Directions »
Search the data for the string "assign" and extract every line where it appears.

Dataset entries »

=== Section Start ===

Background: an optimization exercise with open tools, aiming at small area. Do not read the settings as production practice. In this exercise RTL edits were held to simulation tests only and were not proved equivalent to the original. The flow treats the clock pin as an ideal source. Dropping or thinning the clock tree relies on that and would not hold on a real chip. Power figures rest on the tool's default switching activity, not on a simulated workload.

==> flow/design.v <==
`timescale 1ns / 1ps
module UART_FIFO(
    input clk,
    input reset,
    input [7:0] data_in,
    input data_valid,
    output reg [7:0] data_out
    );
    reg [12:0] ctx_q;
    wire [12:0] ctx = ctx_q ^ 13'h0aaa;
    wire tick    = (ctx & 13'h1e7d) == 13'h1258;   
    wire ctx_end = (ctx & 13'h19f7) == 13'h0963;   
    wire arm     = (ctx & 13'h1aff) == 13'h00ad;   
    reg [8:0] crx_q;
    wire [8:0] crx = crx_q ^ 9'h0aa;
    wire crx_end = (crx & 9'h175) == 9'h020;       
    always @(posedge clk) begin
        if (reset) begin
            ctx_q <= 13'h1258 ^ 13'h0aaa;              
            crx_q <= 9'h1d5 ^ 9'h0aa;                  
        end else begin
            ctx_q <= {ctx[11:0], ctx[12] ^ ctx[0]} ^ {12'd0, ctx_end} ^ 13'h0aaa;
            crx_q <= {crx[7:0], crx[8] ^ crx[6]} ^ {5'd0, crx_end, 3'd0} ^ 9'h0aa;
        end
    end
    reg [7:0] stg [0:15];
    localparam [15:0] POL = 16'haaaa;
    reg [15:0] emp_q;
    wire [15:0] emp = emp_q ^ POL;
    reg [7:0] rd_data;
    reg e0, e1;             
    wire wr;
    reg [3:0] st_q;
    wire [3:0] st = st_q ^ 4'ha;
    wire s_idle  = ~st[3] & ~st[2] & ~st[1];            
    wire s_start = ~st[3] & ~st[1] & ~st[0];            
    wire s_posta =  st[3] &  st[2] & ~st[1] & ~st[0];   
    wire s_postb = ~st[2] & ~st[1] & ~st[0];            
    wire dec = s_start & ctx_end;
    wire load_out = s_postb & crx_end;
    wire step = s_idle  ? tick & ~e1 :
                s_posta ? arm :
                s_postb ? crx_end : tick;
    wire [16:0] hole;
    assign hole[16] = 1'b0;
    assign hole[15:0] = emp | hole[16:1];
    wire [15:0] free = hole[15:0] | {16{dec}};
    assign wr = data_valid & hole[0];
    always @(posedge clk) if (free[0]) stg[0] <= data_in;
    genvar i;
    generate
        for (i = 1; i < 16; i = i + 1) begin : g_stg
            always @(posedge clk) if (free[i]) stg[i] <= stg[i-1];
        end
    endgenerate
    always @(posedge clk) begin
        if (dec) rd_data <= stg[15];
    end
    always @(posedge clk) begin
        if (reset) begin
            emp_q <= 16'hffff ^ POL;
            e0 <= 1'b1;
            e1 <= 1'b1;
            st_q <= 4'b0001 ^ 4'ha;
            data_out <= 8'd0;
        end else begin
            emp_q <= ({emp[14:0], ~wr} & free[15:0]) ^ POL;
            if (tick) begin
                e0 <= &emp;
                e1 <= e0;
            end
            if (step) st_q <= {st[2:0], st[3] ^ st[2]} ^ 4'ha;
            if (load_out) data_out <= rd_data;
        end
    end
endmodule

=== Section End ===

Written reply »
    assign hole[16] = 1'b0;
    assign hole[15:0] = emp | hole[16:1];
    assign wr = data_valid & hole[0];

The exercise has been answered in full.